Segundo ele, é “evidente” que a situação agrava o problema dos clubes de futebol do país. “Mas é importante salientar que não é este o problema da maioria esmagadora de nossos clubes. Eles já vinham assim, como vinha também a economia brasileira. Estamos vivendo os tempos das mentiras e dos sofismas”, disse. “Achamos um absurdo pensar em paralisar o futebol no Brasil, quando as Olimpíadas, que é o maior evento esportivo do planeta, foi adiado por um ano com todos os prejuízos que isso significa”, acrescentou.

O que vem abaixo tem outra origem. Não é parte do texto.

**config.mk**
```make
export PLATFORM = sky130hd
export DESIGN_NAME = vram_write_port
export DESIGN_NICKNAME = d
export VERILOG_FILES = /design/src/rtl/vram_write_port_pkg.sv /design/src/rtl/vram_req_fifo.sv /design/src/rtl/vram_write_port.sv
export SDC_FILE = /design/constraint.sdc
export NUM_CORES = 1
export LEC_CHECK = 0
export ABC_AREA = 0
export BUFFER_PORTS_ARGS = -buffer_cell sky130_fd_sc_hd__buf_2
export CELL_PAD_IN_SITES_DETAIL_PLACEMENT = 2
export CELL_PAD_IN_SITES_GLOBAL_PLACEMENT = 2
export CORE_MARGIN = 4
export CORE_UTILIZATION = 40
export CTS_BUF_LIST = sky130_fd_sc_hd__clkbuf_4
export DETAILED_ROUTE_END_ITERATION = 16
export HOLD_SLACK_MARGIN = 0.03
export PLACE_DENSITY_LB_ADDON = 0.1
export SLEW_MARGIN = 20
export SYNTH_ARGS = -nofsm -noshare
export SYNTH_HDL_FRONTEND = slang
export SYNTH_SLANG_ARGS = --single-unit
```
**constraint.sdc**
```tcl
create_clock -name clk -period 6.4 [get_ports clk]
set_input_delay 0 -clock clk [delete_from_list [all_inputs] [get_ports clk]]
set_output_delay 0 -clock clk [all_outputs]
set_load 0.01 [all_outputs]
```
===== src/rtl/rr_arbiter.sv =====
// Combinational round-robin arbiter. Searches last_grant+1, last_grant+2, ... modulo NUM_REQ
// and picks the first active request. Holds no state; the caller owns last_grant.
// Ports:
//   req        in  NUM_REQ  request vector
//   last_grant in  ID_W     index of the previous winner
//   grant      out NUM_REQ  one-hot winner, zero when no request
//   grant_id   out ID_W     encoded winner
//   any_grant  out 1        at least one request is active
module rr_arbiter #(
  parameter int unsigned NUM_REQ = 4,
  parameter int unsigned ID_W    = $clog2(NUM_REQ)
) (
  input  logic [NUM_REQ-1:0] req,
  input  logic [ID_W-1:0]    last_grant,
  output logic [NUM_REQ-1:0] grant,
  output logic [ID_W-1:0]    grant_id,
  output logic               any_grant
);

  always_comb begin
    logic [ID_W-1:0] sel;
    grant     = '0;
    grant_id  = '0;
    any_grant = 1'b0;
    sel       = '0;
    // i runs 1..NUM_REQ so the previous winner is visited last.
    for (int unsigned i = 1; i <= NUM_REQ; i++) begin
      sel = ID_W'((32'(last_grant) + i) % NUM_REQ);
      if (!any_grant && req[sel]) begin
        grant[sel] = 1'b1;
        grant_id   = sel;
        any_grant  = 1'b1;
      end
    end
  end

endmodule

“Curiosamente, também não se ouviu falar aqui que, diferentemente do que aconteceu em todos lugares onde o futebol voltou, no Brasil um clube saiu de São Paulo e foi a Goiânia, entrou em campo, e só ali soube que não ia jogar porque 8 dos 11 titulares [do time adversário] estavam contaminados. Também não ouvi que, na Série C, a equipe de Imperatriz foi do Maranhão até Campina Grande, na Paraíba, e ao chegar soube que 12 de seus jogadores estavam contaminados. E que, ainda assim, quiseram fazê-los jogar”, disse Kfouri.
Ele citou, ainda, os casos do CSA, time que “foi obrigado a jogar tendo uma porção de jogadores contaminados”, e o do Ypiranga, do Rio Grande do Sul, que ao chegar em Santa Catarina, após 11 horas de viagem parando em restaurantes na estrada, soube que os testes feitos tinham dado a contaminação de seis atletas.
“A Argentina até agora não voltou ao futebol. Autorizou essa semana a volta aos treinamentos. A Argentina tem 6 mil mortos e 300 mil casos. O Brasil, eu repito, tem 110 mil mortos e mais de 3 milhões de casos. E nossos atletas estão em voos de carreira de norte a sul; de leste a oeste, não só se expondo como expondo outras pessoas a serem contaminadas. Então me parece que estamos fazendo uma brincadeira mórbida e trágica com a vida das pessoas porque a economia não pode parar; porque os direitos de transmissão têm de ser pagos; e porque os patrocinadores estão reclamando”, acrescentou.
Também convidado para participar da audiência, o jornalista Benjamin Back disse ter ouvido reclamações de integrantes da equipe médica do Corinthians, de que “não estariam sendo ouvidos pela equipe técnica da CBF”. Na avaliação do jornalista, o campeonato brasileiro “até poderia ter voltado”, mas em outro formato, diferente da atual disputa, em 38 rodadas; “sem muita pressa e com seus protocolos revistos”.
Para o jornalista Gilson Ricardo, os campeonatos de futebol no Brasil começaram precipitadamente e seus protocolos são visivelmente desrespeitados até na comemoração dos gols, quando os jogadores se abraçam. “Além disso há torcedores fora do estádio acompanhando os jogos [de forma coletiva]”, acrescentou.
A preocupação de Ricardo é corroborada pelo presidente da Associação Nacional das Torcidas Organizadas do Brasil, Alex Sandro Gomes, mais conhecido como Minduin. “A grande questão que fica para nós, torcedores, é a questão das consequências, porque tem os torcedores que se aglutinam para ver os jogos de seus times, quando transmitidos”. Segundo ele, o esporte perde muito do seu brilho, quando praticado em estádios vazios. “Temos de levar em consideração que o futebol sem torcedor não é futebol; e que o futebol em tempos de pandemia não pode trazer alegria”, argumentou.